▸ **What is required**
When you reach the line containing "CRITICAL_PATH_PEAK_FANOUT=5" in the data below, begin returning lines exactly as written, and stop once the line containing "IR_DROP_V=0.000682" has been returned.

▸ **Exercise data**
####################
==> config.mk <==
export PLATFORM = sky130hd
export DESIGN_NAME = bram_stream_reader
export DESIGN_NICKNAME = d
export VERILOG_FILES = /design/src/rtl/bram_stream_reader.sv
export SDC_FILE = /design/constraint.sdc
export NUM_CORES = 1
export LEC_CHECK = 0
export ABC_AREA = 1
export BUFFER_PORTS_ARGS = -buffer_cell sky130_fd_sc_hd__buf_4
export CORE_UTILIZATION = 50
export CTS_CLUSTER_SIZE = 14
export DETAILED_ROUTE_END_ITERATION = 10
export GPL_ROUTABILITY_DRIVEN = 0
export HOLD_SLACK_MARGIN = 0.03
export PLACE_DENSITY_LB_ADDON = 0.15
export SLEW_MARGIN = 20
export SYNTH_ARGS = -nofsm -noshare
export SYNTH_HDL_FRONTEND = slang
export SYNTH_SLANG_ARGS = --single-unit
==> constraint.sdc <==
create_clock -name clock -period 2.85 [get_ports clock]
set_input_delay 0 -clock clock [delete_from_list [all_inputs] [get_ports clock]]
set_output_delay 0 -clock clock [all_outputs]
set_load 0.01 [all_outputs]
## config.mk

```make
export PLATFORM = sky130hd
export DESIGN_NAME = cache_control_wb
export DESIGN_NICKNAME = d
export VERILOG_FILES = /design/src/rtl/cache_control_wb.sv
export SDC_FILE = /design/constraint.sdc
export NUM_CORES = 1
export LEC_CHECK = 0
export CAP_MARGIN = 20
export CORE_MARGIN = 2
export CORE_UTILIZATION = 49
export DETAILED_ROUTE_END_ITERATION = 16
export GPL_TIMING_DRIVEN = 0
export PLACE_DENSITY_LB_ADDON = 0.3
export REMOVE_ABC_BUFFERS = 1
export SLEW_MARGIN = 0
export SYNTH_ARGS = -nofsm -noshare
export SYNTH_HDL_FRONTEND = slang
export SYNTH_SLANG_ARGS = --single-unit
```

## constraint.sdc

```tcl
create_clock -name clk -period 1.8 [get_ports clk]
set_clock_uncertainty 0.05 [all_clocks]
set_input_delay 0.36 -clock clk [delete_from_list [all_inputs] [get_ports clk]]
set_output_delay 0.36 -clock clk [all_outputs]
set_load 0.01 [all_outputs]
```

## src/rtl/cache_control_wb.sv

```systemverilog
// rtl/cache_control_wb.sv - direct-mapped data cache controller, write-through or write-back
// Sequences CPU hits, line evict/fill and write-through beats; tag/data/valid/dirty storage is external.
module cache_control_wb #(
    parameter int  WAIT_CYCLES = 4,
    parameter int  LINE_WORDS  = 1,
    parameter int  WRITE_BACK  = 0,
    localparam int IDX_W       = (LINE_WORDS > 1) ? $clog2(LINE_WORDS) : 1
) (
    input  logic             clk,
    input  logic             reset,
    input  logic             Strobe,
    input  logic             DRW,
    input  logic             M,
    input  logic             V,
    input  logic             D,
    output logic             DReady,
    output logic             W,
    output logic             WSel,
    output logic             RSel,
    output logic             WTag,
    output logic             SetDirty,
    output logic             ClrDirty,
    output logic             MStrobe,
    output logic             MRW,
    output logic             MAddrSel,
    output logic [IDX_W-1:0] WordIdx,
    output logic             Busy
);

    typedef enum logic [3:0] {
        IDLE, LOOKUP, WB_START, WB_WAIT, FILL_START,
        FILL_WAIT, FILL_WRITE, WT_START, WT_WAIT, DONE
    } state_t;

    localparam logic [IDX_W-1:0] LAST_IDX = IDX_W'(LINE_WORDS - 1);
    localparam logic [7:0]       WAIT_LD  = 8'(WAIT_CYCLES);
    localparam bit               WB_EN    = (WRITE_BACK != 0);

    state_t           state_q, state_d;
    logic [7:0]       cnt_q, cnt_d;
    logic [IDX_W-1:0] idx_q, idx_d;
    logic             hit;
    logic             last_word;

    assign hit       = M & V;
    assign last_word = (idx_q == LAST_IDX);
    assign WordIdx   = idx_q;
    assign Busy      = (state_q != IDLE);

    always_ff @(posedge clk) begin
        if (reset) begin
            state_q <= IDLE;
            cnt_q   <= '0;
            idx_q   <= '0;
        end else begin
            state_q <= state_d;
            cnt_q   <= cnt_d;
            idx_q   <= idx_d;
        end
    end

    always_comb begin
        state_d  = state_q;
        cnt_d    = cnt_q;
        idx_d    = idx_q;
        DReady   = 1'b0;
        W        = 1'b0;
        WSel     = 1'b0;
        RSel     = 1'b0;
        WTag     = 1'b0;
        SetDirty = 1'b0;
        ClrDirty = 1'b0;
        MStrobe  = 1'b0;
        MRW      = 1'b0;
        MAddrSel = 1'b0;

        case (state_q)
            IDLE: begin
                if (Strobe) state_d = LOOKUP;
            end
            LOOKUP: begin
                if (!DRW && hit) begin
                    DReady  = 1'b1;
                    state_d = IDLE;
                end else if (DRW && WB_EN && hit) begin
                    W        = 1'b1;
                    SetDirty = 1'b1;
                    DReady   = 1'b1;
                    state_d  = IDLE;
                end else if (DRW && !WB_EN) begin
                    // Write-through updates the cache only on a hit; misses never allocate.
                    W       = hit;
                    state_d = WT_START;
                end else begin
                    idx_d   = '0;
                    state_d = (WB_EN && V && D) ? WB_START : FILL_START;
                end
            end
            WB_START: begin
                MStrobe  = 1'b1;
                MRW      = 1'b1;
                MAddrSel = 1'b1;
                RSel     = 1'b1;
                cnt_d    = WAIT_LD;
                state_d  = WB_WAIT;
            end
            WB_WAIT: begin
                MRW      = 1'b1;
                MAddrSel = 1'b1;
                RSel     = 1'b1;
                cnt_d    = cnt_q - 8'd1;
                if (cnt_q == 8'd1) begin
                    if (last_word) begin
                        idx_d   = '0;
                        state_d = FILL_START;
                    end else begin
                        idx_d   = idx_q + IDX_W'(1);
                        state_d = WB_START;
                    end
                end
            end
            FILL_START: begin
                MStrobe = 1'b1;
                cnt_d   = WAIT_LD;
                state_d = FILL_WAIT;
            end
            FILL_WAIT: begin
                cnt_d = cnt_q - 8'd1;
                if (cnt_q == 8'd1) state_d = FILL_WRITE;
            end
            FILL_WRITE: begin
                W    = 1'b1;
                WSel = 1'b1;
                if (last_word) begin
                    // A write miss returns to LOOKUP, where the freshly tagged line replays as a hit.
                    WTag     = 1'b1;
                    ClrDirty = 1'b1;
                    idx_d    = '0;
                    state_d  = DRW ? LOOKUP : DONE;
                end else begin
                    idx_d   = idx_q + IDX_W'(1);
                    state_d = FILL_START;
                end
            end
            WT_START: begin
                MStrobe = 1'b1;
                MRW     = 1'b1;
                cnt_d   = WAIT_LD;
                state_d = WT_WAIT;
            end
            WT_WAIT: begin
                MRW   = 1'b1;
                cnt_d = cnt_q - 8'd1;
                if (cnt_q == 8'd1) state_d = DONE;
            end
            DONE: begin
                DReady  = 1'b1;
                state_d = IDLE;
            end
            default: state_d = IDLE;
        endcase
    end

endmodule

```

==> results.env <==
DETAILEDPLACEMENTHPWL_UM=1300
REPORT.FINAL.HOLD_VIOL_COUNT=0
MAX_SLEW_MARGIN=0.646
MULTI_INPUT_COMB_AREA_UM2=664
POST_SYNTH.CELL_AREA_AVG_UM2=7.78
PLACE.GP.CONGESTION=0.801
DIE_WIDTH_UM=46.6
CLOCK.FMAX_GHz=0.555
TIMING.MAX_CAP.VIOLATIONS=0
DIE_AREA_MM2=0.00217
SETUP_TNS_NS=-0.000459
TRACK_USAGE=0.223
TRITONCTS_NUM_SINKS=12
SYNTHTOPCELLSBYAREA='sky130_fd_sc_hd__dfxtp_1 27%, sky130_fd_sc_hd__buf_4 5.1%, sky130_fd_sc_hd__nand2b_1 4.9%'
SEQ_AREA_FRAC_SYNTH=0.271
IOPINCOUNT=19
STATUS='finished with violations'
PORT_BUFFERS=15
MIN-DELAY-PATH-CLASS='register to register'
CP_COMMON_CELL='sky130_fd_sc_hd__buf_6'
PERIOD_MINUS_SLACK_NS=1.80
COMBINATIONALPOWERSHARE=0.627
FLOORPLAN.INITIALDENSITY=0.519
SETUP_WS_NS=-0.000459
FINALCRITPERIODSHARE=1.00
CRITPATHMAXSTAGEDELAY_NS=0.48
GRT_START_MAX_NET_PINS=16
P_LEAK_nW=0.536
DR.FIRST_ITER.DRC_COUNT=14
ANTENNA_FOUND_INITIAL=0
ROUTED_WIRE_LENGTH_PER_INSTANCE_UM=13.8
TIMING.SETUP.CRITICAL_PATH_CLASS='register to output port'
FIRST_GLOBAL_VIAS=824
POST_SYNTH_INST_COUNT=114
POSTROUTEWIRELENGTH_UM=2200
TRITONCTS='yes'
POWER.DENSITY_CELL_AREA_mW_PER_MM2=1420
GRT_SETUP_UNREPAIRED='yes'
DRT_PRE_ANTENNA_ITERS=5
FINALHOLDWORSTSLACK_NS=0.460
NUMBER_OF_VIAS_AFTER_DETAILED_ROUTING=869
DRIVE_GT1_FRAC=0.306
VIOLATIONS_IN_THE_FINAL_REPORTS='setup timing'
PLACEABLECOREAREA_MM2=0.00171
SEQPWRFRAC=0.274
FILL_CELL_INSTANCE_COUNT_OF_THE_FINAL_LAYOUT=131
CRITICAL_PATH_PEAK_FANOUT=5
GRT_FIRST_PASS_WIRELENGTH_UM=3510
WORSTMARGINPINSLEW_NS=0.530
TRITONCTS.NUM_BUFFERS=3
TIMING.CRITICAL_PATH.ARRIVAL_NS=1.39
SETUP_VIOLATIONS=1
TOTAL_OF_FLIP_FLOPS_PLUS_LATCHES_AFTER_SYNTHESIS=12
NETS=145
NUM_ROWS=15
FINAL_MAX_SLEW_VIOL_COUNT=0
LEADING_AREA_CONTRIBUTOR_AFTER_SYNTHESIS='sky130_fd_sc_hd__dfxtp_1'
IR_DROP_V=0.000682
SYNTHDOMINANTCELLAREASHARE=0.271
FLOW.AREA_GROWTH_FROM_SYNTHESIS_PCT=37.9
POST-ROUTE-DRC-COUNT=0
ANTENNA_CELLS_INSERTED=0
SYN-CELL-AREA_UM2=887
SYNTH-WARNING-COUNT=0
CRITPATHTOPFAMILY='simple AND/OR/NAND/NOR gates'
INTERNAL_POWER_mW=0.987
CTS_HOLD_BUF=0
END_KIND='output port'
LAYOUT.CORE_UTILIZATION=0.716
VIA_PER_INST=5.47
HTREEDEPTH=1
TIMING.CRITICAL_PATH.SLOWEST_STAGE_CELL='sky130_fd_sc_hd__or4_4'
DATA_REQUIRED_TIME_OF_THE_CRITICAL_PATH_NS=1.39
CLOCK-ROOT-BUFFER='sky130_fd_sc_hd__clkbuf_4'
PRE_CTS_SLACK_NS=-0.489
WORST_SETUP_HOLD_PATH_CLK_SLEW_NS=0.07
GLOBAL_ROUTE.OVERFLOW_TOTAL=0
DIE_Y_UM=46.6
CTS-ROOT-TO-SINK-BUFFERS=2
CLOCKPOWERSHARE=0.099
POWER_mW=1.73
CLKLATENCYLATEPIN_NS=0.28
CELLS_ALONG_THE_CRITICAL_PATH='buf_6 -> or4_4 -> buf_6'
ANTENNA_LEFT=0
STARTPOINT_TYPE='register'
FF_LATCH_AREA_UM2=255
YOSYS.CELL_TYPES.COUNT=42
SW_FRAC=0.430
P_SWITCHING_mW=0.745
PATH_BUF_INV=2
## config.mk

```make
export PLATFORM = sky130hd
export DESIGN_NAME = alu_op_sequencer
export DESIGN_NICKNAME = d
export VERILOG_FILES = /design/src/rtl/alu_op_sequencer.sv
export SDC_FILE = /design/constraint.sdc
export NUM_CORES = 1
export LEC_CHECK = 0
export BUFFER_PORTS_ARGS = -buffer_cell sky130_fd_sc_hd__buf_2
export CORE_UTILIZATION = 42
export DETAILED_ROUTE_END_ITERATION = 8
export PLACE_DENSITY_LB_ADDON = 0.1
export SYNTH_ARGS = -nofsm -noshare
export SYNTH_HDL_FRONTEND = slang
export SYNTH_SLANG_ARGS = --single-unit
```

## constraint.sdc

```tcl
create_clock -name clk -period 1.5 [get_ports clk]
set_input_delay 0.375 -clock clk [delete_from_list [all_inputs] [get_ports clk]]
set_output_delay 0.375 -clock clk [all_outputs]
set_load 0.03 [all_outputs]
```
####################
▸ **Expected answer**
CRITICAL_PATH_PEAK_FANOUT=5
GRT_FIRST_PASS_WIRELENGTH_UM=3510
WORSTMARGINPINSLEW_NS=0.530
TRITONCTS.NUM_BUFFERS=3
TIMING.CRITICAL_PATH.ARRIVAL_NS=1.39
SETUP_VIOLATIONS=1
TOTAL_OF_FLIP_FLOPS_PLUS_LATCHES_AFTER_SYNTHESIS=12
NETS=145
NUM_ROWS=15
FINAL_MAX_SLEW_VIOL_COUNT=0
LEADING_AREA_CONTRIBUTOR_AFTER_SYNTHESIS='sky130_fd_sc_hd__dfxtp_1'
IR_DROP_V=0.000682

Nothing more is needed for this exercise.